Spot each line in the records below where the word "that" occurs, then copy it.

Data section start

--- src/rtl/key_event_scheduler.sv ---
// Key event scheduler: latches per-key press pulses, arbitrates them
// round-robin and queues the winning key indices for the application FSM.
module key_event_scheduler
    import key_evt_pkg::*;
#(
    parameter int N_KEYS     = N_KEYS_DEF,
    parameter int FIFO_DEPTH = FIFO_DEPTH_DEF,
    parameter int CODE_W     = CODE_W_DEF
) (
    input  logic                        clk,
    input  logic                        reset_n,
    input  logic [N_KEYS-1:0]           key_pulse,
    input  logic                        evt_ready,
    input  logic                        clr_overflow,
    output logic                        evt_valid,
    output logic [CODE_W-1:0]           evt_code,
    output logic [N_KEYS-1:0]           pending,
    output logic [$clog2(FIFO_DEPTH):0] fifo_count,
    output logic                        overflow
);

    localparam int PTR_W = $clog2(FIFO_DEPTH);
    localparam int CNT_W = PTR_W + 1;

    // Registered state.
    logic [N_KEYS-1:0] pending_q;
    logic [CODE_W-1:0] last_grant_q;
    logic [CODE_W-1:0] mem [FIFO_DEPTH];
    logic [PTR_W-1:0]  wr_ptr_q;
    logic [PTR_W-1:0]  rd_ptr_q;
    logic [CNT_W-1:0]  count_q;
    logic              overflow_q;

    // Next-state and control signals.
    logic              has_room;
    logic [N_KEYS-1:0] arb_req;
    logic              gnt_valid;
    logic [CODE_W-1:0] gnt_idx;
    logic [N_KEYS-1:0] gnt_onehot;
    logic [N_KEYS-1:0] drop_vec;
    logic              ovf_set;
    logic              push;
    logic              pop;
    logic [N_KEYS-1:0] pending_d;
    logic [CNT_W-1:0]  count_d;

    // Room is judged on the registered count, so a full queue never takes a
    // push even if the consumer pops in the same cycle.
    assign has_room = (count_q < CNT_W'(FIFO_DEPTH));
    assign arb_req  = pending_q & {N_KEYS{has_room}};

    rr_arbiter #(
        .N_KEYS (N_KEYS),
        .CODE_W (CODE_W)
    ) u_arb (
        .req        (arb_req),
        .last_grant (last_grant_q),
        .gnt_valid  (gnt_valid),
        .gnt_idx    (gnt_idx)
    );

    // Decode the winner and work out which presses survive this cycle.
    always_comb begin
        gnt_onehot = '0;
        if (gnt_valid) begin
            gnt_onehot[gnt_idx] = 1'b1;
        end
        // A pulse on a key that is still waiting (and not leaving now) is lost.
        drop_vec  = key_pulse & pending_q & ~gnt_onehot;
        ovf_set   = |drop_vec;
        // A pulse in the grant cycle re-arms the key, keeping a second event.
        pending_d = (pending_q & ~gnt_onehot) | key_pulse;
    end

    assign push = gnt_valid;
    assign pop  = evt_valid && evt_ready;

    // Occupancy update; simultaneous push and pop cancel out.
    always_comb begin
        count_d = count_q;
        case ({push, pop})
            2'b10:   count_d = count_q + CNT_W'(1);
            2'b01:   count_d = count_q - CNT_W'(1);
            default: count_d = count_q;
        endcase
    end

    // Pending latches, arbitration history, pointers, count and overflow flag.
    always_ff @(posedge clk or negedge reset_n) begin
        if (!reset_n) begin
            pending_q    <= '0;
            last_grant_q <= CODE_W'(N_KEYS - 1);
            wr_ptr_q     <= '0;
            rd_ptr_q     <= '0;
            count_q      <= '0;
            overflow_q   <= 1'b0;
        end else begin
            // NOTE: state registers use non-blocking assignment so every
            // register samples the pre-edge values of the others.
            pending_q <= pending_d;
            count_q   <= count_d;
            if (gnt_valid) begin
                last_grant_q <= gnt_idx;
            end
            if (push) begin
                wr_ptr_q <= wr_ptr_q + PTR_W'(1);
            end
            if (pop) begin
                rd_ptr_q <= rd_ptr_q + PTR_W'(1);
            end
            if (ovf_set) begin
                overflow_q <= 1'b1;
            end else if (clr_overflow) begin
                overflow_q <= 1'b0;
            end
        end
    end

    // Event storage written at the tail on each grant.
    // NOTE: the storage array has no reset; stale entries are never visible
    // because the head is masked whenever the count is zero.
    always_ff @(posedge clk) begin
        if (push) begin
            mem[wr_ptr_q] <= gnt_idx;
        end
    end

    // Outputs decoded from registers only.
    assign evt_valid  = (count_q != '0);
    assign evt_code   = evt_valid ? mem[rd_ptr_q] : '0;
    assign pending    = pending_q;
    assign fifo_count = count_q;
    assign overflow   = overflow_q;

endmodule
<file path="src/rtl/ssid_event_feeder_pkg.sv">
`default_nettype none
// -----------------------------------------------------------------------------
// ssid_event_feeder_pkg : shared width, state encoding, helpers   (rev 1.0)
// -----------------------------------------------------------------------------
package ssid_event_feeder_pkg;

  localparam int SSIDBITS = 16;

  typedef enum logic [2:0] {
    IDLE   = 3'd0,
    CLEAR  = 3'd1,
    STREAM = 3'd2,
    READ   = 3'd3,
    DONE   = 3'd4
  } state_t;

  function automatic logic [15:0] sat_inc(input logic [15:0] v);
    return (v == 16'hFFFF) ? v : v + 16'd1;
  endfunction

endpackage
`default_nettype wire

</file>
<file path="src/rtl/ssid_event_feeder_if.sv">
`default_nettype none
// -----------------------------------------------------------------------------
// ssid_event_feeder_if : front-end and storage-side bundle          (rev 1.0)
// -----------------------------------------------------------------------------
interface ssid_event_feeder_if
  import ssid_event_feeder_pkg::*;
  ();

  logic [SSIDBITS-1:0] inSSID;
  logic                inValid;
  logic                inLast;
  logic                inReady;
  logic                storageReady;
  logic                readReady;
  logic [SSIDBITS-1:0] SSID;
  logic                newAddress;
  logic                clearMemory;
  logic                readMemory;
  logic                eventDone;
  logic [15:0]         ssidCount;

  modport slave (
    input  inSSID, inValid, inLast, storageReady, readReady,
    output inReady, SSID, newAddress, clearMemory, readMemory, eventDone, ssidCount
  );

  modport master (
    output inSSID, inValid, inLast, storageReady, readReady,
    input  inReady, SSID, newAddress, clearMemory, readMemory, eventDone, ssidCount
  );

endinterface
`default_nettype wire

</file>
<file path="src/rtl/ssid_sync_fifo.sv">
`default_nettype none
// -----------------------------------------------------------------------------
// ssid_sync_fifo : single-clock FIFO with wrap-bit pointers          (rev 1.0)
// -----------------------------------------------------------------------------
module ssid_sync_fifo #(
  parameter int WIDTH = 17,
  parameter int DEPTH = 16
) (
  input  wire logic             clock,
  input  wire logic             reset,
  input  wire logic             push,
  input  wire logic [WIDTH-1:0] wdata,
  input  wire logic             pop,
  output logic                  full,
  output logic                  empty,
  output logic [WIDTH-1:0]      head
);

  localparam int AW = $clog2(DEPTH);
  localparam logic [AW:0] c_one = {{AW{1'b0}}, 1'b1};

  logic [AW:0]      r_wptr;
  logic [AW:0]      r_rptr;
  logic [WIDTH-1:0] r_mem [DEPTH];
  logic             w_push;
  logic             w_pop;

  // Pointers differ only in the wrap bit when the FIFO is full.
  assign empty  = (r_wptr == r_rptr);
  assign full   = (r_wptr[AW] != r_rptr[AW]) && (r_wptr[AW-1:0] == r_rptr[AW-1:0]);
  assign w_push = push && !full;
  assign w_pop  = pop && !empty;
  assign head   = r_mem[r_rptr[AW-1:0]];

  always_ff @(posedge clock) begin
    if (reset) begin
      r_wptr <= '0;
      r_rptr <= '0;
    end else begin
      if (w_push) r_wptr <= r_wptr + c_one;
      if (w_pop)  r_rptr <= r_rptr + c_one;
    end
  end

  always_ff @(posedge clock) begin
    if (w_push) r_mem[r_wptr[AW-1:0]] <= wdata;
  end

endmodule
`default_nettype wire

</file>
<file path="src/rtl/ssid_event_feeder.sv">
`default_nettype none
// -----------------------------------------------------------------------------
// ssid_event_feeder : buffers SSIDs, sequences clear/stream/read per event (rev 1.0)
// -----------------------------------------------------------------------------
module ssid_event_feeder
  import ssid_event_feeder_pkg::*;
#(
  parameter int FIFODEPTH   = 16,
  parameter int CLEARCYCLES = 1
) (
  input  wire logic           clock,
  input  wire logic           reset,
  ssid_event_feeder_if.slave  bus
);

  localparam int CW = (CLEARCYCLES < 1) ? 1 : $clog2(CLEARCYCLES + 1);
  localparam logic [CW-1:0] c_clear_last = CW'(CLEARCYCLES);
  localparam logic [CW-1:0] c_clear_one  = {{(CW-1){1'b0}}, 1'b1};

  state_t            r_state;
  state_t            w_next;
  logic [CW-1:0]     r_clr_cnt;
  logic [15:0]       r_count;
  logic              w_full;
  logic              w_empty;
  logic              w_pop;
  logic              w_new;
  logic              w_clear;
  logic              w_read;
  logic              w_done;
  logic [SSIDBITS:0] w_head;

  ssid_sync_fifo #(
    .WIDTH (SSIDBITS + 1),
    .DEPTH (FIFODEPTH)
  ) u_fifo (
    .clock (clock),
    .reset (reset),
    .push  (bus.inValid),
    .wdata ({bus.inLast, bus.inSSID}),
    .pop   (w_pop),
    .full  (w_full),
    .empty (w_empty),
    .head  (w_head)
  );

  always_comb begin
    w_next  = r_state;
    w_pop   = 1'b0;
    w_new   = 1'b0;
    w_clear = 1'b0;
    w_read  = 1'b0;
    w_done  = 1'b0;
    case (r_state)
      IDLE: begin
        if (!w_empty) w_next = CLEAR;
      end
      CLEAR: begin
        // Strobe first, then wait for storage to report it is ready again.
        if (r_clr_cnt != c_clear_last) w_clear = 1'b1;
        else if (bus.storageReady)     w_next  = STREAM;
      end
      STREAM: begin
        w_new = !w_empty;
        w_pop = w_new && bus.storageReady;
        if (w_pop && w_head[SSIDBITS]) w_next = READ;
      end
      READ: begin
        w_read = 1'b1;
        if (bus.readReady) w_next = DONE;
      end
      DONE: begin
        w_done = 1'b1;
        w_next = w_empty ? IDLE : CLEAR;
      end
      default: w_next = IDLE;
    endcase
  end

  always_ff @(posedge clock) begin
    if (reset) begin
      r_state   <= IDLE;
      r_clr_cnt <= '0;
      r_count   <= '0;
    end else begin
      r_state <= w_next;
      if (r_state != CLEAR) r_clr_cnt <= '0;
      else if (w_clear)     r_clr_cnt <= r_clr_cnt + c_clear_one;
      if (w_next == CLEAR && r_state != CLEAR) r_count <= '0;
      else if (w_pop)                          r_count <= sat_inc(r_count);
    end
  end

  assign bus.inReady     = !w_full;
  assign bus.newAddress  = w_new;
  assign bus.SSID        = w_new ? w_head[SSIDBITS-1:0] : '0;
  assign bus.clearMemory = w_clear;
  assign bus.readMemory  = w_read;
  assign bus.eventDone   = w_done;
  assign bus.ssidCount   = r_count;

endmodule
`default_nettype wire

</file>
<file path="src/flat_wrapper.sv">
// flat-port wrapper written by rule: the top's interface ports become plain ports
module ssid_event_feeder_flat import ssid_event_feeder_pkg::*;
#(
  parameter int FIFODEPTH   = 16,
  parameter int CLEARCYCLES = 1
)
  (clock, reset, bus_inSSID, bus_inValid, bus_inLast, bus_storageReady, bus_readReady, bus_inReady, bus_SSID, bus_newAddress, bus_clearMemory, bus_readMemory, bus_eventDone, bus_ssidCount);
  ssid_event_feeder_if bus_i ();
  input  wire logic clock;
  input  wire logic reset;
  input wire logic [$bits(bus_i.inSSID)-1:0] bus_inSSID;
  input wire logic [$bits(bus_i.inValid)-1:0] bus_inValid;
  input wire logic [$bits(bus_i.inLast)-1:0] bus_inLast;
  input wire logic [$bits(bus_i.storageReady)-1:0] bus_storageReady;
  input wire logic [$bits(bus_i.readReady)-1:0] bus_readReady;
  output wire logic [$bits(bus_i.inReady)-1:0] bus_inReady;
  output wire logic [$bits(bus_i.SSID)-1:0] bus_SSID;
  output wire logic [$bits(bus_i.newAddress)-1:0] bus_newAddress;
  output wire logic [$bits(bus_i.clearMemory)-1:0] bus_clearMemory;
  output wire logic [$bits(bus_i.readMemory)-1:0] bus_readMemory;
  output wire logic [$bits(bus_i.eventDone)-1:0] bus_eventDone;
  output wire logic [$bits(bus_i.ssidCount)-1:0] bus_ssidCount;
  assign bus_i.inSSID = bus_inSSID;
  assign bus_i.inValid = bus_inValid;
  assign bus_i.inLast = bus_inLast;
  assign bus_i.storageReady = bus_storageReady;
  assign bus_i.readReady = bus_readReady;
  assign bus_inReady = bus_i.inReady;
  assign bus_SSID = bus_i.SSID;
  assign bus_newAddress = bus_i.newAddress;
  assign bus_clearMemory = bus_i.clearMemory;
  assign bus_readMemory = bus_i.readMemory;
  assign bus_eventDone = bus_i.eventDone;
  assign bus_ssidCount = bus_i.ssidCount;
  ssid_event_feeder #(.FIFODEPTH(FIFODEPTH), .CLEARCYCLES(CLEARCYCLES)) u_core (.clock(clock), .reset(reset), .bus(bus_i));
endmodule
</file>
--- config.mk ---
export PLATFORM = sky130hd
export DESIGN_NAME = apb_master
export DESIGN_NICKNAME = d
export VERILOG_FILES = /design/src/rtl/apb_master.sv
export SDC_FILE = /design/constraint.sdc
export NUM_CORES = 1
export LEC_CHECK = 0
export BUFFER_PORTS_ARGS = -buffer_cell sky130_fd_sc_hd__buf_4
export CAP_MARGIN = 10
export CORE_UTILIZATION = 47
export CTS_BUF_LIST = sky130_fd_sc_hd__clkbuf_2
export DETAILED_ROUTE_END_ITERATION = 7
export GPL_TIMING_DRIVEN = 0
export PLACE_DENSITY = 0.82
export SETUP_SLACK_MARGIN = 0.15
export SLEW_MARGIN = 20
export SYNTH_ARGS = -nofsm -noshare
export SYNTH_HDL_FRONTEND = slang
export SYNTH_SLANG_ARGS = --single-unit
--- constraint.sdc ---
create_clock -name PCLK -period 1.5 [get_ports PCLK]
set_input_delay 0.3 -clock PCLK [delete_from_list [all_inputs] [get_ports PCLK]]
set_output_delay 0.3 -clock PCLK [all_outputs]
set_load 0.005 [all_outputs]
--- src/rtl/apb_master.sv ---
// apb_master: single-outstanding APB requester bridging a valid/ready request
// port onto a two-slave APB bus (IDLE -> SETUP -> ACCESS state machine).
//
// Optional feature: define APB_TIMEOUT_EN to abort an ACCESS phase that
// waits TIMEOUT cycles without PREADY (response flagged with rsp_err).
// Without the macro ACCESS waits indefinitely and rsp_err stays 0.
//
// Ports
//   PCLK, PRESETn         clock, asynchronous active-low reset
//   req_valid/req_ready   request handshake (ready only in IDLE)
//   req_write/addr/wdata  request direction, address, write data
//   rsp_valid             one-cycle completion pulse
//   rsp_rdata, rsp_err    read data / abort flag, qualified by rsp_valid
//   PSEL1, PSEL2          slave selects (address MSB decode)
//   PENABLE, PWRITE       APB enable and direction
//   PADDR, PWDATA         APB address and write data
//   PREADY, PRDATA        APB ready and muxed read data
module apb_master #(
  parameter int DATAWIDTH = 32,
  parameter int ADDRWIDTH = 32,
  parameter int TIMEOUT   = 16
) (
  input  logic                 PCLK,
  input  logic                 PRESETn,
  input  logic                 req_valid,
  output logic                 req_ready,
  input  logic                 req_write,
  input  logic [ADDRWIDTH-1:0] req_addr,
  input  logic [DATAWIDTH-1:0] req_wdata,
  output logic                 rsp_valid,
  output logic [DATAWIDTH-1:0] rsp_rdata,
  output logic                 rsp_err,
  output logic                 PSEL1,
  output logic                 PSEL2,
  output logic                 PENABLE,
  output logic                 PWRITE,
  output logic [ADDRWIDTH-1:0] PADDR,
  output logic [DATAWIDTH-1:0] PWDATA,
  input  logic                 PREADY,
  input  logic [DATAWIDTH-1:0] PRDATA
);

  typedef enum logic [1:0] {
    IDLE,
    SETUP,
    ACCESS
  } state_t;

  state_t state;

  if (TIMEOUT < 1) begin : g_bad_timeout
    $error("apb_master: TIMEOUT must be at least 1");
  end

`ifdef APB_TIMEOUT_EN
  localparam int CW = $clog2(TIMEOUT + 1);
  logic [CW-1:0] wait_cnt;
`endif

  always_ff @(posedge PCLK or negedge PRESETn) begin
    if (!PRESETn) begin
      state     <= IDLE;
      req_ready <= 1'b0;
      rsp_valid <= 1'b0;
      rsp_rdata <= '0;
      rsp_err   <= 1'b0;
      PSEL1     <= 1'b0;
      PSEL2     <= 1'b0;
      PENABLE   <= 1'b0;
      PWRITE    <= 1'b0;
      PADDR     <= '0;
      PWDATA    <= '0;
`ifdef APB_TIMEOUT_EN
      wait_cnt  <= '0;
`endif
    end else begin
      // Response flags are single-cycle pulses; rsp_rdata holds.
      rsp_valid <= 1'b0;
      rsp_err   <= 1'b0;
      case (state)
        IDLE: begin
          if (req_valid && req_ready) begin
            state     <= SETUP;
            req_ready <= 1'b0;
            PADDR     <= req_addr;
            PWDATA    <= req_wdata;
            PWRITE    <= req_write;
            PSEL1     <= ~req_addr[ADDRWIDTH-1];
            PSEL2     <= req_addr[ADDRWIDTH-1];
          end else begin
            // Covers the first edge after reset release.
            req_ready <= 1'b1;
          end
        end
        SETUP: begin
          state   <= ACCESS;
          PENABLE <= 1'b1;
`ifdef APB_TIMEOUT_EN
          wait_cnt <= '0;
`endif
        end
        ACCESS: begin
          if (PREADY) begin
            state     <= IDLE;
            req_ready <= 1'b1;
            PSEL1     <= 1'b0;
            PSEL2     <= 1'b0;
            PENABLE   <= 1'b0;
            rsp_valid <= 1'b1;
            rsp_rdata <= PWRITE ? '0 : PRDATA;
          end
`ifdef APB_TIMEOUT_EN
          // The edge that would bring the count to TIMEOUT aborts instead.
          else if (wait_cnt == CW'(TIMEOUT - 1)) begin
            state     <= IDLE;
            req_ready <= 1'b1;
            PSEL1     <= 1'b0;
            PSEL2     <= 1'b0;
            PENABLE   <= 1'b0;
            rsp_valid <= 1'b1;
            rsp_err   <= 1'b1;
            rsp_rdata <= '0;
          end else begin
            wait_cnt <= wait_cnt + 1'b1;
          end
`endif
        end
        default: begin
          state     <= IDLE;
          req_ready <= 1'b0;
          PSEL1     <= 1'b0;
          PSEL2     <= 1'b0;
          PENABLE   <= 1'b0;
        end
      endcase
    end
  end

endmodule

Data section end

**Result of this exercise:**
        // A pulse on a key that is still waiting (and not leaving now) is lost.
// Optional feature: define APB_TIMEOUT_EN to abort an ACCESS phase that
          // The edge that would bring the count to TIMEOUT aborts instead.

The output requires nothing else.